La novela Lecciones de química de Bonnie Garmus (Salamandra, 2023, trad. de Victoria Alonso Blanco) narra la historia de Elizabeth Zott, una ingeniera química que trabaja como investigadora en la década de 1950 y, como madre soltera, se enfrenta a una estructura social y laboral atravesada por el sexismo, el acoso y la violencia. Situada en un contexto masculinizado, la novela se centra en la resistencia de la protagonista en un entorno patriarcal que convierte su talento en una amenaza.
El argumento es un claro melodrama de superación. La protagonista es excepcional; los antagonistas masculinos son abusivos; los obstáculos son estructurales y el desenlace sanciona al agresor y premia la resilencia de la heroína. Debido a estas características, algunos lectores (hola, Jorge) han calificado este libro como «telenovelesco», etiqueta que se suele utilizar de forma despectiva para asociar un texto con lo sentimental, lo previsible o lo «fácil». Esta descalificación responde a una jerarquía donde el melodrama, y sus formas audiovisuales populares, como la telenovela, se asocia a públicos feminizados y, por tanto, a una supuesta «mala literatura».
Es verdad que Lecciones de química tiene varias de esas características, como las coincidencias afortunadas, revelaciones tardías y un final feliz en el que el principal agresor de Zott recibe un castigo proporcional. Esta organización melodramática, sin embargo, permite que la novela enfatice la dimensión de la violencia sistémica.
La acumulación de episodios de abuso y acoso recuerda a ciertas biografías de mujeres. Por ejemplo, los relatos de violencia sexual y familiar presentes en las autobiografías de la cantante Kathleen Hanna o de la actriz Jenna Jameson, en las que la narración se organiza más como inventario de daños que como una progresión heroica individual. La objeción de que «son biografías, no literatura» forma parte también de una jerarquía que ha devaluado la escritura de la experiencia femenina, relegándola al terreno de lo «confesional». Lecciones de química traslada a la ficción esa lógica testimonial, legitimando como materia literaria aquello que se prefiere mantener en silencio.

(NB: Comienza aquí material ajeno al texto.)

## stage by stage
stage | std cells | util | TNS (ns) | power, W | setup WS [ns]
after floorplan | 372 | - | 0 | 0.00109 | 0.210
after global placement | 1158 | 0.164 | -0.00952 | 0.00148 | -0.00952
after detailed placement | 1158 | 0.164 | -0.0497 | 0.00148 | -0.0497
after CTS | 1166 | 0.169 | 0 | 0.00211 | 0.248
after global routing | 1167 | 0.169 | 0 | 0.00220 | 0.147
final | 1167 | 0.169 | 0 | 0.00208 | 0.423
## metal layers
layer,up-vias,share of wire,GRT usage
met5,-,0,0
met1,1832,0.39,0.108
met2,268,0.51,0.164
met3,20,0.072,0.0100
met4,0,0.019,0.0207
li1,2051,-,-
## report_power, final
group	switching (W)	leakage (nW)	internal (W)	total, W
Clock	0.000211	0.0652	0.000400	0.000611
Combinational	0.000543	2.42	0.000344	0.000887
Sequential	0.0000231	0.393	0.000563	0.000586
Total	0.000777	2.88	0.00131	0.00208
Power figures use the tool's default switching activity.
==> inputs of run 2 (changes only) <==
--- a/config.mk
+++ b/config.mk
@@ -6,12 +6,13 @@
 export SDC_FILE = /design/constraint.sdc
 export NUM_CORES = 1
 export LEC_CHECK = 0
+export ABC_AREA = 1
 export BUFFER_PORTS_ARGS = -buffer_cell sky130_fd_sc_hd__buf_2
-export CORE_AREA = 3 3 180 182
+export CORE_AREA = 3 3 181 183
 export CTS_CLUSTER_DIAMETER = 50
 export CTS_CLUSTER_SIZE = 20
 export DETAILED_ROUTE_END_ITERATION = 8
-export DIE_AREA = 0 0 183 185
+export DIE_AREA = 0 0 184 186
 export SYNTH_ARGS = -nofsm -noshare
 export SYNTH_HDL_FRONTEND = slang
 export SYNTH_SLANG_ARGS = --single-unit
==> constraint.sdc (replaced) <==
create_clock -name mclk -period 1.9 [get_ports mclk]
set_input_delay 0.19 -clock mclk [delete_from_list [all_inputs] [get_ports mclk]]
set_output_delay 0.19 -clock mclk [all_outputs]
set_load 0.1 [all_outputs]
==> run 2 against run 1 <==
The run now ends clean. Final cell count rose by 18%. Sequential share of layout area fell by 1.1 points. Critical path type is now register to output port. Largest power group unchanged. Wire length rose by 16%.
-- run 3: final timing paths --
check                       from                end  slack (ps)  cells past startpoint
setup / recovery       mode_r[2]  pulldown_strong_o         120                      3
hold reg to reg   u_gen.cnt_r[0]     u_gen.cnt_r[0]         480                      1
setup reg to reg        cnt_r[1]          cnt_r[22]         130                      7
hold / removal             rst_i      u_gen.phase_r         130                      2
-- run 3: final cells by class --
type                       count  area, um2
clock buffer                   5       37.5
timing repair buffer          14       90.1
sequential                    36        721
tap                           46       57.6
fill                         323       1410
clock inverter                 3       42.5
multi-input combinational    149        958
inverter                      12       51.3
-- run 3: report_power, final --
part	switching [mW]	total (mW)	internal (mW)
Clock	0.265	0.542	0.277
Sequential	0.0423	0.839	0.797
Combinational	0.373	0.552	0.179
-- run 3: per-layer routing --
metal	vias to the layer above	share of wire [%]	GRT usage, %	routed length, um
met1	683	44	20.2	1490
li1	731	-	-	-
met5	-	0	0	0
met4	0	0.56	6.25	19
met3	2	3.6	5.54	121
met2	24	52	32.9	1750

El título de este comentario, «caricaturesca e inverosímil», remite a las clásicas acusaciones dirigidas a las narrativas consideradas «menores» en los terribles talleres de escritura creativa o en la crítica tradicional. Es decir, cuando se habla de tramas excesivas, personajes irreales y moral «simplificada». Son justamente esos atributos los que el canon literario (históricamente masculino, por cierto) ha utilizado para marcar la frontera entre la «gran literatura», asociada a la complejidad psicológica y la contención formal, y los géneros populares ligados a audiencias en las que es posible que las mujeres sean mayoría.

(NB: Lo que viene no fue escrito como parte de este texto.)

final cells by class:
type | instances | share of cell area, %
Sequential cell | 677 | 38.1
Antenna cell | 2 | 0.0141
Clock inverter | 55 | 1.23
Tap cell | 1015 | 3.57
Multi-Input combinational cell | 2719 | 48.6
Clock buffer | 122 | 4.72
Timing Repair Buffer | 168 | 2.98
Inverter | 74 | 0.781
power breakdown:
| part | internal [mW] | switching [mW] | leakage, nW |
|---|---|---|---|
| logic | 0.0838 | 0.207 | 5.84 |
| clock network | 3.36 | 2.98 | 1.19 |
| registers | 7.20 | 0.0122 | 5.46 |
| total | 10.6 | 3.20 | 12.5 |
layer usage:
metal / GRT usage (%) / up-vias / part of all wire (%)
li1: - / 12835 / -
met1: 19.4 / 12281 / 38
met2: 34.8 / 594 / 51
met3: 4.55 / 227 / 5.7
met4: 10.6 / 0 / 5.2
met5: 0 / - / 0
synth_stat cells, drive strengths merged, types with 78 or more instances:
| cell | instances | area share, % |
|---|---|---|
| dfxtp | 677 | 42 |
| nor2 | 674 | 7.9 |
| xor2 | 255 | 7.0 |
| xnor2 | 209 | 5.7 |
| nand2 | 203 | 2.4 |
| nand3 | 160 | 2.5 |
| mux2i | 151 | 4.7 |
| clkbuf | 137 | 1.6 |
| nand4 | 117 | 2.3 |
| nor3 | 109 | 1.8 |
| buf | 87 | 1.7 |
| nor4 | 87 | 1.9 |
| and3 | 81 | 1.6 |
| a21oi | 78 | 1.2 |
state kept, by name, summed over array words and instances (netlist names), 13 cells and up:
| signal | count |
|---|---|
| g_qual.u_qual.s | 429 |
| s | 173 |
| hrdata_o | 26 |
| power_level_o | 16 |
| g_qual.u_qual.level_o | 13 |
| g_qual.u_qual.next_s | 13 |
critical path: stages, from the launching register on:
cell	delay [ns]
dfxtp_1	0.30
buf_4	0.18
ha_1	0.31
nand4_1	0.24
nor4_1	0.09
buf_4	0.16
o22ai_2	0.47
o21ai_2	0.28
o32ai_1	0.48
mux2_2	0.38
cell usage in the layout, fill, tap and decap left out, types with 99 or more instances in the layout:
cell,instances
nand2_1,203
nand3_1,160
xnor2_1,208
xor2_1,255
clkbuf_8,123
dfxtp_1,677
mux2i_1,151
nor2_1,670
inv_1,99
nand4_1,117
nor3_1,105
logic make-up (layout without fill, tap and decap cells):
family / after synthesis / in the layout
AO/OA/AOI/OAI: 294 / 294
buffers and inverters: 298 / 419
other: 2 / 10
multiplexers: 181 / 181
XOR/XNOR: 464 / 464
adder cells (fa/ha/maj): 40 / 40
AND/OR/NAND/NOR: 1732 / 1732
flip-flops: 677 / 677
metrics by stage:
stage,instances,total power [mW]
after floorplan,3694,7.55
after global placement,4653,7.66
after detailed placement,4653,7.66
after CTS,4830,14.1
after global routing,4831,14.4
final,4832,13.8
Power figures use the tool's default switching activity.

En este sentido, la novela de Garmus funciona como un texto incómodo para ciertas expectativas canonizadas, en especial el desarrollo de personajes masculinos planos cuya única característica es ser agresores y ladrones de la propiedad intelectual de Zott. Desde una perspectiva formal, se trata de personajes con poca exploración interior y un comportamiento coherente con su función que es encarnar el poder. Buena parte de la crítica feminista ha señalado cómo el énfasis en «humanizar» al agresor, dándole motivaciones profundas y matices redentores, puede desplazar la atención desde la estructura de poder hacia el drama individual del hombre que ejerce violencia. Calificar a estos personajes de «planos» como defecto implica desconocer su función en la economía del texto, que es señalar este conjunto de comportamientos avalados a nivel estructural en la sociedad.
A nivel textual, el lenguaje de la novela es directo, de sintaxis clara y registro estándar. Esta aparente sencillez se opone al «estilo elevado o erudito» que todavía opera como criterio de calidad en muchas lecturas canonizantes. Asimismo, Lecciones de química tiene un narrador omnisciente que se desplaza entre distintos personajes e incluso incorpora la perspectiva del perrito de la protagonista. Este recurso, que puede parecer excéntrico, contribuye a descentrar la mirada humana normativa y a introducir una dosis de ironía, humor y distanciamiento en partes que, de otro modo, serían muy difíciles de leer.
Las últimas páginas de la novela concentran la resolución feliz, en donde el principal agresor recibe su castigo, se revelan informaciones que reordenan retrospectivamente la trama y se garantiza para Zott y su entorno un horizonte de bienestar. Sin embargo, cabe considerar que una narración que acumula tanta violencia sobre el cuerpo femenino correría el riesgo de resultar miserabilista si no ofreciera ninguna forma de reparación, por mínima que sea. Está claro que el final feliz no borra el daño ni lo compensa, pero sí funciona para indicar que es el mismo sistema el que produce, una y otra vez, el mismo guion de abuso y silenciamiento, una repetición que espero que algún día se convierta en lo inverosímil.